Dans la situation actuelle, les éditeurs [actifs sur le terrain de la jurisprudence belge] se sont construits un réseau d’avocats et de juristes qui leur mettent les textes à disposition. Cela implique que, de notre côté, nous devions nous aussi activer notre propre réseau. Heureusement, il y a du côté du monde des avocats une claire volonté de nous soutenir. A court terme, nous continuerons d’explorer de nouvelles pistes.”
Le libre accès à la jurisprudence comme première étape
Dans le chef d’OpenJustice, rendre le libre accès aux textes de jurisprudence et pouvoir les publier, sans barrières ni conditions (en ce compris financières) n’est qu’un premier pas.
Le collectif se donne d’autres objectifs:
– mener des actions de sensibilisation à “une justice efficace, ouverte, qui ne soit pas monopolisée entre des mains privées”
– organiser des séminaires et événements (du genre hackathons, débats, meet-ups, MOOC…)
– agréger et réunir différentes initiatives open source en matière de justice, dans la mesure où elles sont “compatibles avec un projet d’ouverture et d’accessibilité du droit”

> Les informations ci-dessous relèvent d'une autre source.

===== src/rtl/add_sched_pkg.sv =====
// Shared encodings for the two-requester add/sub scheduler.
// Imported by the arbiter and the top.
package add_sched_pkg;

    localparam logic [1:0] S_IDLE = 2'd0;
    localparam logic [1:0] S_LO   = 2'd1;
    localparam logic [1:0] S_HI   = 2'd2;
    localparam logic [1:0] S_RESP = 2'd3;

    localparam int OP_SUB  = 0;
    localparam int OP_WIDE = 1;

    localparam int F_ZF = 0;
    localparam int F_PF = 1;
    localparam int F_SF = 2;
    localparam int F_OF = 3;
    localparam int F_CF = 4;

    typedef struct packed {
        logic        id;
        logic        sub;
        logic        wide;
        logic [63:0] a;
        logic [63:0] b;
    } job_t;

    function automatic logic [4:0] mk_flags(
        input logic cf,
        input logic of,
        input logic sf,
        input logic pf,
        input logic zf
    );
        logic [4:0] f;
        f       = '0;
        f[F_CF] = cf;
        f[F_OF] = of;
        f[F_SF] = sf;
        f[F_PF] = pf;
        f[F_ZF] = zf;
        return f;
    endfunction

endpackage


===== src/rtl/rr_arb2.sv =====
// Two-way round-robin arbiter; pointer names the favoured requester
// and moves to the other one whenever a grant is taken.
module rr_arb2
    import add_sched_pkg::*;
#(
    parameter bit PRIO_INIT = 1'b0
) (
    input  logic       clk,
    input  logic       rst_n,
    input  logic [1:0] req,
    input  logic       en,
    output logic [1:0] gnt
);

    logic ptr;

    always_comb begin
        gnt = 2'b00;
        if (en) begin
            if (req == 2'b11) gnt = ptr ? 2'b10 : 2'b01;
            else              gnt = req;
        end
    end

    always_ff @(posedge clk or negedge rst_n) begin
        if (!rst_n)      ptr <= PRIO_INIT;
        else if (|gnt)   ptr <= ~gnt[1];
    end

endmodule


===== src/rtl/add_sched.sv =====
// Shares one 32-bit add/sub between two requesters; wide ops take
// a low pass then a high pass that consumes the stored carry.
module add_sched
    import add_sched_pkg::*;
#(
    parameter bit PRIO_INIT = 1'b0
) (
    input  logic        clk,
    input  logic        rst_n,
    input  logic        r0_valid,
    output logic        r0_ready,
    input  logic [1:0]  r0_op,
    input  logic [63:0] r0_a,
    input  logic [63:0] r0_b,
    input  logic        r1_valid,
    output logic        r1_ready,
    input  logic [1:0]  r1_op,
    input  logic [63:0] r1_a,
    input  logic [63:0] r1_b,
    output logic        rsp_valid,
    input  logic        rsp_ready,
    output logic        rsp_id,
    output logic [63:0] rsp_s,
    output logic [4:0]  rsp_flags
);

    logic [1:0]  state;
    job_t        job;
    logic        carry;
    logic [31:0] lo;
    logic [1:0]  gnt;
    logic        accept;

    rr_arb2 #(.PRIO_INIT(PRIO_INIT)) u_arb (
        .clk   (clk),
        .rst_n (rst_n),
        .req   ({r1_valid, r0_valid}),
        .en    (state == S_IDLE),
        .gnt   (gnt)
    );

    assign r0_ready = gnt[0];
    assign r1_ready = gnt[1];
    assign accept   = |gnt;

    logic        hi_pass;
    logic [31:0] x;
    logic [31:0] y;
    logic        cin;
    logic [32:0] sum;
    logic        cout;
    logic        c31;
    logic [63:0] res;
    logic [4:0]  flags;

    // single adder: operand halves and carry-in selected by pass
    always_comb begin
        hi_pass = (state == S_HI);
        x       = hi_pass ? job.a[63:32] : job.a[31:0];
        y       = hi_pass ? job.b[63:32] : job.b[31:0];
        y       = y ^ {32{job.sub}};
        cin     = hi_pass ? carry : job.sub;
        sum     = {1'b0, x} + {1'b0, y} + {32'd0, cin};
        cout    = sum[32];
        c31     = x[31] ^ y[31] ^ sum[31];
        res     = hi_pass ? {sum[31:0], lo} : {32'd0, sum[31:0]};
        flags   = mk_flags(cout ^ job.sub, c31 ^ cout, sum[31],
                           ~^res[7:0], ~|res);
    end

    always_ff @(posedge clk or negedge rst_n) begin
        if (!rst_n) begin
            state     <= S_IDLE;
            job       <= '0;
            carry     <= 1'b0;
            lo        <= '0;
            rsp_valid <= 1'b0;
            rsp_id    <= 1'b0;
            rsp_s     <= '0;
            rsp_flags <= '0;
        end else begin
            unique case (state)
                S_IDLE: begin
                    if (accept) begin
                        job.id   <= gnt[1];
                        job.sub  <= gnt[1] ? r1_op[OP_SUB]  : r0_op[OP_SUB];
                        job.wide <= gnt[1] ? r1_op[OP_WIDE] : r0_op[OP_WIDE];
                        job.a    <= gnt[1] ? r1_a : r0_a;
                        job.b    <= gnt[1] ? r1_b : r0_b;
                        state    <= S_LO;
                    end
                end
                S_LO: begin
                    lo    <= sum[31:0];
                    carry <= cout;
                    if (job.wide) begin
                        state <= S_HI;
                    end else begin
                        rsp_valid <= 1'b1;
                        rsp_id    <= job.id;
                        rsp_s     <= res;
                        rsp_flags <= flags;
                        state     <= S_RESP;
                    end
                end
                S_HI: begin
                    rsp_valid <= 1'b1;
                    rsp_id    <= job.id;
                    rsp_s     <= res;
                    rsp_flags <= flags;
                    state     <= S_RESP;
                end
                S_RESP: begin
                    if (rsp_ready) begin
                        rsp_valid <= 1'b0;
                        state     <= S_IDLE;
                    end
                end
                default: state <= S_IDLE;
            endcase
        end
    end

endmodule


===== config.mk =====
export PLATFORM = sky130hd
export DESIGN_NAME = add_sched
export DESIGN_NICKNAME = d
export VERILOG_FILES = /design/src/rtl/add_sched_pkg.sv /design/src/rtl/rr_arb2.sv /design/src/rtl/add_sched.sv
export SDC_FILE = /design/constraint.sdc
export NUM_CORES = 1
export LEC_CHECK = 0
export BUFFER_PORTS_ARGS = -buffer_cell sky130_fd_sc_hd__buf_2
export CELL_PAD_IN_SITES_DETAIL_PLACEMENT = 1
export CELL_PAD_IN_SITES_GLOBAL_PLACEMENT = 2
export CORE_ASPECT_RATIO = 0.9
export CORE_MARGIN = 2
export CORE_UTILIZATION = 34
export CTS_BUF_LIST = sky130_fd_sc_hd__clkbuf_8
export DETAILED_ROUTE_END_ITERATION = 10
export GPL_ROUTABILITY_DRIVEN = 0
export PLACE_DENSITY = 0.92
export SYNTH_ARGS = -nofsm -noshare
export SYNTH_HDL_FRONTEND = slang
export SYNTH_HIERARCHICAL = 1
export SYNTH_SLANG_ARGS = --single-unit

===== constraint.sdc =====
create_clock -name clk -period 6.4 [get_ports clk]
set_input_delay 1.28 -clock clk [delete_from_list [all_inputs] [get_ports clk]]
set_output_delay 1.28 -clock clk [all_outputs]
set_load 0.02 [all_outputs]

# ---- After elaboration in Yosys (flattened, before gate mapping)
# Index checks and enable logic that the tools add are counted.
dict set report word_totals {
  regBits 238
  latch_bits 0
  ramBits 0
  mem_bits_ro 0
  in_bits 265
  word_cells 63
  n_memories 0
}
dict set report classes {
  add_sub_neg 2
  multipliers 0
  div_mod_pow 0
  n_lt_le_gt_ge 0
  n_eq_ne 7
  shift 0
  muxes 24
  bitwise 6
  reduce_logical 11
}
# cell n
set ops {}
lappend ops {{64-bit 2-to-1 mux} 4}
lappend ops {{64-bit case mux with 2 select lines} 1}
lappend ops {{32-bit 2-to-1 mux} 2}
lappend ops {{64-bit OR reduction} 1}
lappend ops {{32-bit by 32-bit adder with 33-bit output} 1}
lappend ops {{33-bit by 1-bit adder with 33-bit output} 1}
lappend ops {{32-bit bitwise XOR} 1}
lappend ops {{2-bit 2-to-1 mux} 5}
lappend ops {{5-bit case mux with 2 select lines} 1}
lappend ops {{2-bit case mux with 4 select lines} 1}
lappend ops {{8-bit XNOR reduction} 1}
lappend ops {{1-bit 2-to-1 mux} 7}
lappend ops {{2-bit equality test, second input constant} 3}
lappend ops {{2-bit inequality test, second input constant} 3}
lappend ops {{2-bit AND reduction} 3}
lappend ops {{5-bit 2-to-1 mux} 1}
lappend ops {{1-bit bitwise XOR} 4}
lappend ops {{1-bit case mux with 3 select lines} 1}
lappend ops {{3-bit AND reduction} 1}
lappend ops {{3-bit nonzero test} 1}
lappend ops {{2-bit by 1-bit equality test with 1-bit output, second input constant} 1}
lappend ops {{2-bit logical NOT} 1}
lappend ops {{1-bit case mux with 2 select lines} 1}
lappend ops {{2-bit nonzero test} 1}
lappend ops {{3 further kinds} 3}

# ---- Longest topological paths before layout
# Gate-level depths: netlist of run 1.
dict set report logic_depth {
  ltp_word 10
  ltp_mapped 22
}

# ---- Hierarchy
# Netlist of run 1, hierarchy kept.
# module n_inst cells_each area_per_inst_um2 seq_area_each_um2
set by_module_without_submodules {}
lappend by_module_without_submodules {add_sched 1 1355 13437.9 5930.7}
lappend by_module_without_submodules {rr_arb2 1 8 61.3 25.0}

# ---- Least setup slack after synthesis of run 1
# Ideal clock, no wire load.
dict set report synth_timing {
  path_kind {register to register}
  start {register state[0]}
  end {register rsp_flags[0]}
  setup_ns 0.092
  arrival_time_ns 5.041
  t_required_ns 6.308
  path_slack_ns 1.267
  path_stages_with_launch 19
  n_path_buf 3
  synth_period_minus_slack_ns 5.133
  cell_sequence {dfrtp_1 inv_1 ha_1 buf_4 clkbuf_1 buf_1 mux2_2 fa_1 fa_1 a211oi_2 o21ba_2 a22oi_1 a2111o_1 or3_1 and2_1 a2111oi_2 nor4b_2 o2111ai_1 o31ai_2}
}
dict set report synth_via {
  elab_chain_cells 10
  word_cells_on_any_way 16
}
# element line_no
set synth_rtl {}
lappend synth_rtl {{start: declaration} add_sched.sv:27} ;# logic [1:0] state;
lappend synth_rtl {{start signal: assignment} add_sched.sv:73} ;# state <= S_IDLE;
lappend synth_rtl {{start signal: assignment} add_sched.sv:90} ;# state <= S_LO;
lappend synth_rtl {{start signal: assignment} add_sched.sv:97} ;# state <= S_HI;
lappend synth_rtl {{2-bit equality test} {add_sched.sv:58, add_sched.sv:82}}
lappend synth_rtl {{32-bit 2-to-1 mux} add_sched.sv:60} ;# y = hi_pass ? job.b[63:32] : job.b[31:0];
lappend synth_rtl {{32-bit bitwise XOR} add_sched.sv:61} ;# y = y ^ {32{job.sub}};
lappend synth_rtl {{32-bit by 32-bit adder with 33-bit output} add_sched.sv:63} ;# sum = {1'b0, x} + {1'b0, y} + {32'd0, cin};
lappend synth_rtl {{33-bit by 1-bit adder with 33-bit output} add_sched.sv:63}
lappend synth_rtl {{64-bit 2-to-1 mux} add_sched.sv:66} ;# res = hi_pass ? {sum[31:0], lo} : {32'd0, sum[31:0]};
lappend synth_rtl {{64-bit OR reduction} add_sched.sv:68} ;# ~^res[7:0], ~|res);
lappend synth_rtl {{1-bit logical NOT} add_sched.sv:68}
lappend synth_rtl {{5-bit 2-to-1 mux} add_sched.sv:96} ;# if (job.wide) begin
lappend synth_rtl {{5-bit case mux with 2 select lines} add_sched.sv:82} ;# unique case (state)
lappend synth_rtl {{end signal: assignment} add_sched.sv:102} ;# rsp_flags <= flags;
lappend synth_rtl {{end signal: assignment} add_sched.sv:110} ;# rsp_flags <= flags;
lappend synth_rtl {{end: declaration} add_sched.sv:24} ;# output logic [4:0] rsp_flags
# Several ways; a longest one is shown, not always the timed one. The select of a mux whose other input is x is not followed.
# A chain may end at the register's enable or synchronous reset.

# ---- Final worst setup path of run 1
# Same ends and word-level chain as after synthesis.

==> summary.md, run 1 <==
| Metric | Value |
|---|---|
| Status | completed |
| Post-Route Utilization | 42.07% |
| Num rows | 69 |
| Worst hold stages | 2 |
| Nets | 1968 |
| Number of DRC markers in iteration 0 | 699 |
| Post-synthesis async set-or-reset flop share | 100.0% |
| Final Critical Period | 5527 ps |
| Initial DRT Pass Iterations | 5 |
| Synth top area cells | dfrtp_1 (44%), mux2i_1 (14%), o21ai_0 (7.0%) |
| Area of the multi-input gates | 0.007179 sq mm |
| Synth warn | 6 |
| Reg clk slew, reported paths | 60 ps |
| Mapped Cells | 1363 |
| IO Port Bufs | 337 |
| Tightest Pin Transition | 1079 ps |
| Post-CTS sizing | 0 |
| Buf/Inv on CP | 2 |
| RSZ-0062 raised after global routing | false |
| CTS Buf Count | 44 |
| Worst-skew pair later-pin latency | 570 ps |
| Layout area overhead | 22.41% |
| Critical path arrival | 6010 ps |
| Die Span Y | 193.0 um |
| Mux cell area share after synthesis | 19.66% |
| Share of cells above drive strength 1 | 29.03% |
| Simple-Gate Fraction of Synth Area | 9.908% |
| Mapped cell area | 0.01350 sq mm |
| Dpl hpwl | 33.24 mm |
| Syn Nets | 1669 |
| Core Area | 0.03928 sq mm |
| Critical path class | reg -> reg |
| CTS Hold Bufs | 0 |
| CTS tree | done |
| EDFF count, synth | 0 |
| Synth cell types | 63 |
| Postcts setup bufs | 0 |
| Worst slew margin | 28.04% |
| Largest family of logic cells by synthesized area | multiplexers |
| Max-slew violations | 0 |
| Crit-path leading delay family | simple AND/OR/NAND/NOR gates |
| Crit path cell chain | inv_1, ha_4, buf_4, mux2_2, ha_1, a21o_1, and4_1, nor3_1, o21ai_0, xor2_1, mux2i_1, ha_1, nand4_1, or4_1, nor3_1, o211ai_1, nor4b_2, o2111ai_1, o31ai_2 |
| Final setup vio count | 0 |
| Drt drc | 0 |
| Deepest clock path buffer count | 3 |
| CTS root buf | clkbuf_8 |
| First-pass GRT wire length | 67.79 mm |
| Antenna violations before repair | 0 |
| Final WL | 43.37 mm |
| Sequential fraction of the synthesis area | 44.12% |
| Die Width | 214.0 um |
| GRT Residual Overflow | 0 |
| Worst setup SP type | register |
| TritonCTS Sinks | 238 |
| Initial core utilization | 34.37% |
| Via density | 5.099 |
| Gr usage total | 21.01% |
| DR vias | 11320 |
| Vias in the first global route | 12000 |
| Maxcap violations | 0 |
| Ant diodes | 0 |
| DR WL/cell | 19.53 um |
| Post-synthesis compound-gate area fraction | 15.03% |
| Layout Skew | 20.46 ps |
| Synth Area in Adders | 3.911% |
| Count leader, synth | dfrtp_1 |
| Top cells by count, synth | dfrtp_1 (238), nand2_1 (209), mux2i_1 (192), o21ai_0 (189), clkbuf_1 (70) |
| Avg Inst Size Synth | 9.904 sq um |
| Worst Path Max Fanout | 33 |
| Synth top area share | 44.12% |
| I/O Pins | 338 |
| Final-report hold violation count | 0 |
| Largest net degree at the start of global routing | 261 |
| Final period utilization | 86.37% |
| FF/Latch Area | 0.005957 sq mm |
| Worst hold path type | reg -> reg |
| Largest area contributor in the netlist | dfrtp_1 |
| Xor and xnor fraction of the mapped netlist area | 4.282% |
| CP Capture Type | register |
| Slowest Stage Delay on Critical Path | 540 ps |
| Crit-path slowest cell | ha_4 |
| Maximum clock rate | 180.9 MHz |
| Post-DRT Antenna Nets | 0 |
| Setup TNS | 0 ps |
| Fillcell total | 4553 |
| R2r worst-path depth | 19 |
| Data required, critical path | 6880 ps |
| Ys flop type | dfrtp_1 |
| #FFs+latches synth | 238 |
| Die Area | 0.04132 sq mm |
| Stages on worst setup path | 19 |
| H-tree depth | 2 |
-- placed cells by master (no fill, tap or decap), drive strengths merged, types with 3 or more instances in the layout --
cell     netlist  routed
a211oi         9       9
a21o          14      14
a21oi         54      54
a22o          27      27
a31oi          3       3
and2           3       3
buf           24     347
clkbuf        70      54
dfrtp        238     238
ha            39      39
inv           14      28
mux2          65      65
mux2i        192     192
nand2        209     209
nand2b         5       5
nand3          7       7
nand4          8       8
nor2          39      39
nor2b          5       5
nor3          13      13
nor4           3       3
nor4b          4       4
o2111ai        5       5
o211ai         3       3
o21ai        198     198
o311ai         3       3
o31ai          6       6
or4            5       5
xnor2         53      53
xor2          13      13
-- logic make-up (layout without fill, tap and decap cells) --
family	after synthesis	in the layout
DFF	238	238
AOI/OAI and AO/OA	342	342
xor gates and xnor gates	66	66
adders and majority gates	41	41
and+or+nand+nor	311	311
buffers and inverters	108	433
muxes	257	257
-- stage by stage --
stage	cells	cell area, sq um	worst slack (ps)	hold slack (ps)
after floorplan	1363	13500	1267	444.4
after global placement	2148	15650	1029	456.7
after detailed placement	2148	15650	877.8	465.2
after CTS	2220	16520	851.6	478.8
after global routing	2220	16520	450.1	496.7
final	2220	16520	872.5	471.6
-- final timing paths --
path	start	end	slack (ps)
max in group asynchronous	rst_n	job[92]	4180
worst max register to register	state[0]	rsp_flags[0]	870
worst min register to register	job[100]	job[100]	470
worst max-delay path	state[0]	rsp_flags[0]	870
worst min-delay path	job[100]	job[100]	470
min in group asynchronous	rst_n	job[128]	800
-- worst reg2reg max path: cells and delay by family, from the launching register on --
family / cells / cell delay (ps)
AND/OR/NAND/NOR: 6 / 1600
adder cells (fa/ha/maj): 3 / 1030
AO/OA/AOI/OAI: 5 / 850
buffers and inverters: 2 / 700
multiplexers: 2 / 650
flip-flops: 1 / 430
XOR/XNOR: 1 / 200
-- layout make-up --
class | count | share of cell area, %
Inverter | 14 | 0.3180
Multi-Input combinational cell | 1017 | 43.45
Clock buffer | 54 | 4.498
Timing Repair Buffer | 347 | 10.87
Sequential cell | 238 | 36.05
Tap cell | 532 | 4.028
Clock inverter | 18 | 0.7875
-- sequential cells by signal (all words and copies together) (netlist names) --
name       count
rsp_flags      5
u_arb/ptr      1
carry          1
rsp_id         1
lo            32
job          131
rsp_valid      1
state          2
rsp_s         64
-- routing by layer --
layer / vias to the layer above / wire length, um / share of wire [%] / global-route usage, %
met5: - / 0 / 0 / 0
met4: 0 / 960 / 2.2 / 5.325
met3: 76 / 2145 / 4.9 / 3.733
met2: 327 / 20800 / 48 / 36.51
met1: 5466 / 19460 / 45 / 27.23
li1: 5450 / - / - / -
Power of run 1 is left out: the tool's default activity adds up to more than one toggle a clock period on the data nets, which glitch-free logic cannot reach.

– voire à terme jouer le rôle d’“incubateur” pour des initiatives de terrain “qui proposeraient des solutions à des problèmes identifiés par les porteurs de ces initiatives, une sorte d’“indignés” de la justice qui auraient développé l’une ou l’autre solution”. Le but étant d’“en faire de véritables services numériques robustes et sécurisés, qu’ils soient destinés à rester indépendants ou à soutenir les efforts du service public”.